How to use CPU Nodes

  1. Installation Guide
  2. Installation FAQs and Troubleshooting
  3. Basic Management Operations
  4. How to Manage Users and Groups
  5. How to Set Up Storage
  6. How to Set Up Virtual Clusters
  7. How to Add and Remove Nodes
  8. How to use CPU Nodes (this document)
  9. How to Customize Cluster by Plugins
  10. Troubleshooting
  11. How to Uninstall OpenPAI
  12. Upgrade Guide

How to Add CPU Nodes and Set Up CPU-only VC

In current release, support for CPU nodes is limited. The installation guide won't work if you only have CPU worker nodes. However, after you set up the cluster with GPU worker nodes, you can add CPU worker nodes and CPU-only virtual cluster. This section is a detailed guide.

Adding CPU nodes is not much different from adding GPU nodes, as we have described in How to Add and Remove Nodes. So you can follow that document basically. Meanwhile, there are two differences for CPU-only nodes:

In the preparation phase, you don't need to check GPU driver and nvidia-container-runtime.

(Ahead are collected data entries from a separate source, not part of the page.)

==> design/flow/design.v <==
module clk_gen  #(parameter sc_f = 10**6,
                  parameter clk_f = 40 * (10**6) )
                 (input  logic clk,
                  input  logic reset,
                  input  logic en,
                  output logic sc);
  parameter sc_bits = $clog2(clk_f/sc_f);  
  logic [sc_bits-1:0] inc;                 
  counter #(sc_bits) c(clk, reset, en, 1'b1, inc);
  assign sc = inc[sc_bits-1];
endmodule
module counter#(parameter N=8,
                parameter M=1)
               (input  logic         clk,
                input  logic         reset,
                input  logic         en,
                input  logic [M-1:0] inc,
                output logic [N-1:0] q);
  initial begin
    q = 0;
  end
  always_ff @(posedge clk)
    if      (reset)    q <= 0;
    else if (en)       q <= q+inc;
    else               q <= q;
endmodule
module keyscan #(parameter M = 2)
                (input  logic         clk,
                 input  logic         reset,
                 input  logic [3:0]   rAsync,
                 output logic [3:0]   cHigh,
                 output logic [6:0]   seg,
                 output logic [M-1:0] anode);
  parameter mfreq = 1100*M;
  parameter sfreq = 1000;
  logic [7:0] rcbits;
  logic [3:0] hex, hout, r;
  logic [4*M-1:0] digits;
  logic update;
  logic sclk, mclk;
  clk_gen    #(sfreq) sc(clk, 1'b0, 1'b1, sclk);
  sync       #(4)     sy(sclk, reset, rAsync, r);            
  rcEval              rc(sclk, reset, r, cHigh, rcbits);     
  update              up(sclk, reset, rcbits, update);       
  rcToHex             rh(rcbits, hex);                       
  spshiftreg #(4, M)  sr(sclk, reset, update, hex, digits);  
  clk_gen    #(mfreq) mc(clk, 1'b0, 1'b1, mclk);             
  timeMux    #(4, M)  tm(mclk, reset, digits, hout, anode);  
  seg                 sg(hout, seg);                         
endmodule
module rcEval(input  logic clk,
              input  logic reset,
              input  logic [3:0] r,
              output logic [3:0] cHigh,
              output logic [7:0] rcbits);
  always_ff @(posedge clk)
    if (reset) begin
      cHigh  <= 4'b1000;
      rcbits <= {4'b0000, 4'b0100};
    end else begin
      cHigh  <= {cHigh[0], cHigh[3:1]};
      rcbits <= {r, rcbits[0], rcbits[3:1]};
    end
endmodule
module rcToHex(input logic [7:0] rcBits,
               output logic [3:0] hexVal);
  always_comb
    case(rcBits)
      8'b10000010: hexVal = 4'h0;
      8'b00010001: hexVal = 4'h1;
      8'b00010010: hexVal = 4'h2;
      8'b00010100: hexVal = 4'h3;
      8'b00100001: hexVal = 4'h4;
      8'b00100010: hexVal = 4'h5;
      8'b00100100: hexVal = 4'h6;
      8'b01000001: hexVal = 4'h7;
      8'b01000010: hexVal = 4'h8;
      8'b01000100: hexVal = 4'h9;
      8'b00011000: hexVal = 4'hA;
      8'b00101000: hexVal = 4'hB;
      8'b01001000: hexVal = 4'hC;
      8'b10001000: hexVal = 4'hD;
      8'b10000001: hexVal = 4'hE;
      8'b10000100: hexVal = 4'hF;
      default:     hexVal = 4'h0;
    endcase
endmodule
module seg(input logic [3:0] hexVal,
           output logic [6:0] seg);
  always_comb
    case(hexVal)
      4'h0: seg = 7'b1000000;
      4'h1: seg = 7'b1111001;
      4'h2: seg = 7'b0100100;
      4'h3: seg = 7'b0110000;
      4'h4: seg = 7'b0011001;
      4'h5: seg = 7'b0010010;
      4'h6: seg = 7'b0000010;
      4'h7: seg = 7'b1111000;
      4'h8: seg = 7'b0000000;
      4'h9: seg = 7'b0011000;
      4'hA: seg = 7'b0001000;
      4'hB: seg = 7'b0000011;
      4'hC: seg = 7'b1000110;
      4'hD: seg = 7'b0100001;
      4'hE: seg = 7'b0000110;
      4'hF: seg = 7'b0001110;
    endcase
endmodule
module spshiftreg #(parameter N = 4,
                    parameter M = 2)
                   (input  logic           clk,
                    input  logic           reset,
                    input  logic           en,
                    input  logic [N-1:0]   sin,
                    output logic [N*M-1:0] q);
  always_ff @(posedge clk)
    if      (reset) q <= 0;
    else if (en)    q <= {q[(M-1)*N-1:0], sin};
endmodule
module sync #(parameter N=8)
             (input  logic         clk,
              input  logic         reset,
              input  logic [N-1:0] d,
              output logic [N-1:0] q);
  logic [N-1:0] n1;
  always_ff @(posedge clk)
    if (reset)
      begin
        n1 <= 0;
        q  <= 0;
      end
    else
      begin
        n1 <= d;
        q  <= n1;
      end
endmodule
module timeMux #(parameter N=1,
                 parameter M=2)
                (input  logic           clk,
                 input  logic           reset,
                 input  logic [M*N-1:0] d,
                 output logic [N-1:0]   y,
                 output logic [M-1:0]   b);
  logic [$clog2(M)-1:0] i;
  always_ff @(posedge clk)
    if (reset)
      begin
        b <= 1;
        i <= 0;
      end
    else
      begin
        b <= {b[M-2:0], b[M-1]};
        if (i+1 > M-1) i <= 0; else i <= i+1;
      end
  assign y = d[i*N +: N];
endmodule
module update(input  logic       clk,
              input  logic       reset,
              input  logic [7:0] rcBits,
              output logic       update);
  logic [3:0] cols, nextcols;
  typedef enum logic {S0, S1} statetype;
  statetype state, nextstate;
  always_ff @(posedge clk)
    if (reset)  begin
      state      <= S0;
      cols       <= 4'b0;
    end else begin
      state      <= nextstate;
      cols       <= nextcols;
    end
  always_comb
    case(state)
      S0: if (|rcBits[7:4])                           nextstate = S1;
          else                                        nextstate = S0;
      S1: if (~|rcBits[7:4] && (cols == rcBits[3:0])) nextstate = S0;
          else                                        nextstate = S1;
      default:                                        nextstate = S0;
    endcase
  assign update   = ((state == S0) & (nextstate == S1));
  assign nextcols = (update)? rcBits[3:0] : cols;
endmodule
==> design/flow/run.sh <==
#!/bin/bash
# OpenROAD 26Q1-2900-gdf79404cd8, Yosys 0.63+post, stock flow scripts
make -C /OpenROAD-flow-scripts/flow DESIGN_CONFIG=/design/flow/config.mk WORK_HOME=/design/flow/orfs finish
==> design/flow/config.mk <==
export PLATFORM = sky130hd
export DESIGN_NAME = keyscan
export DESIGN_NICKNAME = keyscan
export VERILOG_FILES = /design/flow/design.v
export SDC_FILE = /design/flow/constraint.sdc
export NUM_CORES = 4
export LEC_CHECK = 1
export CORE_UTILIZATION = 30
==> design/flow/constraint.sdc <==
current_design keyscan

set clk_period 3.8
set clk_io_pct 0.2

create_clock -name clk0 -period $clk_period [get_ports {clk}]

set non_clock_inputs [all_inputs -no_clocks]
set_input_delay [expr $clk_period * $clk_io_pct] -clock clk0 $non_clock_inputs
set_output_delay [expr $clk_period * $clk_io_pct] -clock clk0 [all_outputs]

In the hived scheduler setting, you should omit gpu field or use gpu: 0 in skuTypes for your CPU-only VCs. Don't mix CPU nodes with GPU nodes. Here is an example:

hivedscheduler:
config: |
  physicalCluster:
    skuTypes:
      K80:
        gpu: 1
        cpu: 5
        memory: 56334Mi
      CPU:
        cpu: 1
        memory: 10240Mi
    cellTypes:
      K80-NODE:
        childCellType: K80
        childCellNumber: 4
        isNodeLevel: true
      K80-NODE-POOL:
        childCellType: K80-NODE
        childCellNumber: 2
      CPU-NODE:
        childCellType: CPU
        childCellNumber: 8
        isNodeLevel: true
      CPU-NODE-POOL:
        childCellType: CPU-NODE
        childCellNumber: 1
    physicalCells:
    - cellType: K80-NODE-POOL
      cellChildren:
      - cellAddress: k80-worker1
      - cellAddress: k80-worker1
    - cellType: FAKE-NODE-POOL
      cellChildren:
      - cellAddress: cpu-worker1
  virtualClusters:
    default:
      virtualCells:
      - cellType: K80-NODE-POOL.K80-NODE
        cellNumber: 2
    cpu:
      virtualCells:
      - cellType: CPU-NODE-POOL.CPU-NODE
        cellNumber: 1

Explanation of the above example: Supposing we have a node named cpu-worker1 in Kubernetes. It has 80GB memory and 8 allocatable CPUs (please use kubectl describe cpu-worker1 to confirm the allocatable resources). Then, in skuTypes, we can set a CPU sku, which has 1 CPU and 10240 MB (80GB / 8) memory. You can reserve some memory or CPUs if you want. CPU-NODE and CPU-NODE-POOL are set correspondingly in the cellTypes. Finally, the setting will result in one default VC and one cpu VC. The cpu VC contains one CPU node.

Submit CPU-only Jobs

If you want to submit a CPU-only job, please submit it directly to the CPU-only VC. A special requirement is that, you should use exactly the same GPU number as the CPU number you want. For example, if you want to use 8 CPUs, you should set 8 GPUs and 8 CPUs as follows:

This requirement may be fixed in the future.